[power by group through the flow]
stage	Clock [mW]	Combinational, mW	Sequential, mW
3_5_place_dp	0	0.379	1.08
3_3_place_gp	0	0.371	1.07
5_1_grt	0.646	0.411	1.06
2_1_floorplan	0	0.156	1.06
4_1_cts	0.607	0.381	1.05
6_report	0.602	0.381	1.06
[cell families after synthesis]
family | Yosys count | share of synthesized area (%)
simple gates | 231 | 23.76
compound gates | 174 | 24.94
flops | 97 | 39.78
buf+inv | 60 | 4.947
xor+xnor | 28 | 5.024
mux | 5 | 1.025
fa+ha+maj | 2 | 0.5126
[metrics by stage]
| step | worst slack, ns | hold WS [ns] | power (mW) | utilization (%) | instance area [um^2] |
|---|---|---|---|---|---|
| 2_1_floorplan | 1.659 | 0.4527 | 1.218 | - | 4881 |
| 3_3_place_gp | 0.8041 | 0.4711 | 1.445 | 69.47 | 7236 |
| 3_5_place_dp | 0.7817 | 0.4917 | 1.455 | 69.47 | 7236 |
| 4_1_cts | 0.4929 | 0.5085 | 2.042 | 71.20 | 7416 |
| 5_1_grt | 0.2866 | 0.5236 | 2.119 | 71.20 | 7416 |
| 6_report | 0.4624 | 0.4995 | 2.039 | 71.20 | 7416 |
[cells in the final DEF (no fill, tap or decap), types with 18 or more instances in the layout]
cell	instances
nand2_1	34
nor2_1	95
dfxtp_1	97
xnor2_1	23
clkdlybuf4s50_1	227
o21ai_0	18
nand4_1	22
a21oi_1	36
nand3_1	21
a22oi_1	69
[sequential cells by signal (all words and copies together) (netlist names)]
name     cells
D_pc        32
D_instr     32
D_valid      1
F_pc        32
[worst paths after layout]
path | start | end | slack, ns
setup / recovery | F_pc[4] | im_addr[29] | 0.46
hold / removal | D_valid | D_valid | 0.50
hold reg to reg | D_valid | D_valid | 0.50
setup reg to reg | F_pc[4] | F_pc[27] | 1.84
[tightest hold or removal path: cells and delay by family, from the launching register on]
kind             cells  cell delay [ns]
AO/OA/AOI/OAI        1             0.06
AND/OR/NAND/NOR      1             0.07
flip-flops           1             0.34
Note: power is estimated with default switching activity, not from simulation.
**src/rtl/equiv_sequencer_if.sv**
```systemverilog
// Bus between the vector loader / netlist pair and the equivalence sequencer.
// master = loader and netlist side, slave = sequencer.
interface equiv_sequencer_if #(
    parameter int IN_W  = 20,
    parameter int OUT_W = 10,
    parameter int DEPTH = 16
);
    localparam int AW = $clog2(DEPTH);

    logic             vec_wr_en;
    logic [AW-1:0]    vec_wr_addr;
    logic [IN_W-1:0]  vec_wr_data;
    logic [AW:0]      num_vec;
    logic             start;
    logic [IN_W-1:0]  dut_in;
    logic [OUT_W-1:0] ref_out;
    logic [OUT_W-1:0] opt_out;
    logic             busy;
    logic             done;
    logic [AW:0]      mismatch_cnt;
    logic             fail_valid;
    logic [AW-1:0]    fail_idx;
    logic [AW-1:0]    res_rd_addr;
    logic [OUT_W-1:0] res_rd_data;

    modport master (
        output vec_wr_en, vec_wr_addr, vec_wr_data, num_vec, start,
               ref_out, opt_out, res_rd_addr,
        input  dut_in, busy, done, mismatch_cnt, fail_valid, fail_idx,
               res_rd_data
    );

    modport slave (
        input  vec_wr_en, vec_wr_addr, vec_wr_data, num_vec, start,
               ref_out, opt_out, res_rd_addr,
        output dut_in, busy, done, mismatch_cnt, fail_valid, fail_idx,
               res_rd_data
    );
endinterface

```
**src/rtl/equiv_sequencer.sv**
```systemverilog
// Clocked equivalence harness: drives stored vectors into the original and
// optimized netlists, logs the optimized output and counts disagreements.
//
// state   | meaning
// IDLE    | waiting for start; vector memory writable
// APPLY   | register vmem[idx] onto dut_in
// WAIT    | let the netlists settle for SETTLE cycles
// CHECK   | log opt_out, compare against ref_out, advance idx
// DONE    | one-cycle done pulse, then back to IDLE
module equiv_sequencer #(
    parameter int IN_W   = 20,
    parameter int OUT_W  = 10,
    parameter int DEPTH  = 16,
    parameter int SETTLE = 1
) (
    input  logic clk,
    input  logic rst,
    equiv_sequencer_if.slave bus
);
    localparam int AW = $clog2(DEPTH);
    localparam int WW = (SETTLE > 0) ? $clog2(SETTLE + 1) : 1;
    localparam logic [AW:0] DEPTH_W = (AW + 1)'(DEPTH);

    typedef enum logic [2:0] {
        S_IDLE,
        S_APPLY,
        S_WAIT,
        S_CHECK,
        S_DONE
    } state_t;

    state_t           state_q;
    logic [AW-1:0]    idx_q;
    logic [AW:0]      n_q;
    logic [WW-1:0]    wcnt_q;
    logic [IN_W-1:0]  dut_in_q;
    logic             busy_q;
    logic             done_q;
    logic [AW:0]      mismatch_cnt_q;
    logic             fail_valid_q;
    logic [AW-1:0]    fail_idx_q;

    logic [IN_W-1:0]  vmem [DEPTH];
    logic [OUT_W-1:0] rmem [DEPTH];

    logic [AW:0]      n_d;
    logic             last_d;
    logic             diff_d;

    always_comb begin
        n_d    = (bus.num_vec > DEPTH_W) ? DEPTH_W : bus.num_vec;
        last_d = ({1'b0, idx_q} == (n_q - 1'b1));
        diff_d = (bus.ref_out != bus.opt_out);
    end

    always_ff @(posedge clk or posedge rst) begin
        if (rst) begin
            state_q        <= S_IDLE;
            idx_q          <= '0;
            n_q            <= '0;
            wcnt_q         <= '0;
            dut_in_q       <= '0;
            busy_q         <= 1'b0;
            done_q         <= 1'b0;
            mismatch_cnt_q <= '0;
            fail_valid_q   <= 1'b0;
            fail_idx_q     <= '0;
        end else begin
            done_q <= 1'b0;
            case (state_q)
                S_IDLE: begin
                    if (bus.start) begin
                        n_q            <= n_d;
                        idx_q          <= '0;
                        mismatch_cnt_q <= '0;
                        fail_valid_q   <= 1'b0;
                        fail_idx_q     <= '0;
                        busy_q         <= 1'b1;
                        if (n_d != '0) begin
                            state_q <= S_APPLY;
                        end else begin
                            state_q <= S_DONE;
                            done_q  <= 1'b1;
                        end
                    end
                end
                S_APPLY: begin
                    dut_in_q <= vmem[idx_q];
                    if (SETTLE > 0) begin
                        wcnt_q  <= WW'(SETTLE);
                        state_q <= S_WAIT;
                    end else begin
                        state_q <= S_CHECK;
                    end
                end
                S_WAIT: begin
                    if (wcnt_q == WW'(1)) state_q <= S_CHECK;
                    else                  wcnt_q  <= wcnt_q - 1'b1;
                end
                S_CHECK: begin
                    if (diff_d) begin
                        mismatch_cnt_q <= mismatch_cnt_q + 1'b1;
                        if (!fail_valid_q) begin
                            fail_valid_q <= 1'b1;
                            fail_idx_q   <= idx_q;
                        end
                    end
                    if (last_d) begin
                        state_q <= S_DONE;
                        done_q  <= 1'b1;
                    end else begin
                        idx_q   <= idx_q + 1'b1;
                        state_q <= S_APPLY;
                    end
                end
                S_DONE: begin
                    busy_q  <= 1'b0;
                    state_q <= S_IDLE;
                end
                default: state_q <= S_IDLE;
            endcase
        end
    end

    // Loader writes only land while idle, so a running bank is never disturbed.
    always_ff @(posedge clk) begin
        if (bus.vec_wr_en && !busy_q) vmem[bus.vec_wr_addr] <= bus.vec_wr_data;
    end

    always_ff @(posedge clk) begin
        if (state_q == S_CHECK) rmem[idx_q] <= bus.opt_out;
    end

    assign bus.dut_in       = dut_in_q;
    assign bus.busy         = busy_q;
    assign bus.done         = done_q;
    assign bus.mismatch_cnt = mismatch_cnt_q;
    assign bus.fail_valid   = fail_valid_q;
    assign bus.fail_idx     = fail_idx_q;
    assign bus.res_rd_data  = rmem[bus.res_rd_addr];
endmodule
```
**src/flat_wrapper.sv**
```systemverilog
// flat-port wrapper written by rule: the top's interface ports become plain ports
module equiv_sequencer_flat 
#(
    parameter int IN_W   = 20,
    parameter int OUT_W  = 10,
    parameter int DEPTH  = 16,
    parameter int SETTLE = 1
)
  (clk, rst, bus_vec_wr_en, bus_vec_wr_addr, bus_vec_wr_data, bus_num_vec, bus_start, bus_ref_out, bus_opt_out, bus_res_rd_addr, bus_dut_in, bus_busy, bus_done, bus_mismatch_cnt, bus_fail_valid, bus_fail_idx, bus_res_rd_data);
  equiv_sequencer_if #(.IN_W(IN_W), .OUT_W(OUT_W), .DEPTH(DEPTH)) bus_i ();
  input  logic clk;
  input  logic rst;
  input wire logic [$bits(bus_i.vec_wr_en)-1:0] bus_vec_wr_en;
  input wire logic [$bits(bus_i.vec_wr_addr)-1:0] bus_vec_wr_addr;
  input wire logic [$bits(bus_i.vec_wr_data)-1:0] bus_vec_wr_data;
  input wire logic [$bits(bus_i.num_vec)-1:0] bus_num_vec;
  input wire logic [$bits(bus_i.start)-1:0] bus_start;
  input wire logic [$bits(bus_i.ref_out)-1:0] bus_ref_out;
  input wire logic [$bits(bus_i.opt_out)-1:0] bus_opt_out;
  input wire logic [$bits(bus_i.res_rd_addr)-1:0] bus_res_rd_addr;
  output wire logic [$bits(bus_i.dut_in)-1:0] bus_dut_in;
  output wire logic [$bits(bus_i.busy)-1:0] bus_busy;
  output wire logic [$bits(bus_i.done)-1:0] bus_done;
  output wire logic [$bits(bus_i.mismatch_cnt)-1:0] bus_mismatch_cnt;
  output wire logic [$bits(bus_i.fail_valid)-1:0] bus_fail_valid;
  output wire logic [$bits(bus_i.fail_idx)-1:0] bus_fail_idx;
  output wire logic [$bits(bus_i.res_rd_data)-1:0] bus_res_rd_data;
  assign bus_i.vec_wr_en = bus_vec_wr_en;
  assign bus_i.vec_wr_addr = bus_vec_wr_addr;
  assign bus_i.vec_wr_data = bus_vec_wr_data;
  assign bus_i.num_vec = bus_num_vec;
  assign bus_i.start = bus_start;
  assign bus_i.ref_out = bus_ref_out;
  assign bus_i.opt_out = bus_opt_out;
  assign bus_i.res_rd_addr = bus_res_rd_addr;
  assign bus_dut_in = bus_i.dut_in;
  assign bus_busy = bus_i.busy;
  assign bus_done = bus_i.done;
  assign bus_mismatch_cnt = bus_i.mismatch_cnt;
  assign bus_fail_valid = bus_i.fail_valid;
  assign bus_fail_idx = bus_i.fail_idx;
  assign bus_res_rd_data = bus_i.res_rd_data;
  equiv_sequencer #(.IN_W(IN_W), .OUT_W(OUT_W), .DEPTH(DEPTH), .SETTLE(SETTLE)) u_core (.clk(clk), .rst(rst), .bus(bus_i));
endmodule
```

Exercise brief
Show each line of the material holding "gates".

Reply to the task
simple gates | 231 | 23.76
compound gates | 174 | 24.94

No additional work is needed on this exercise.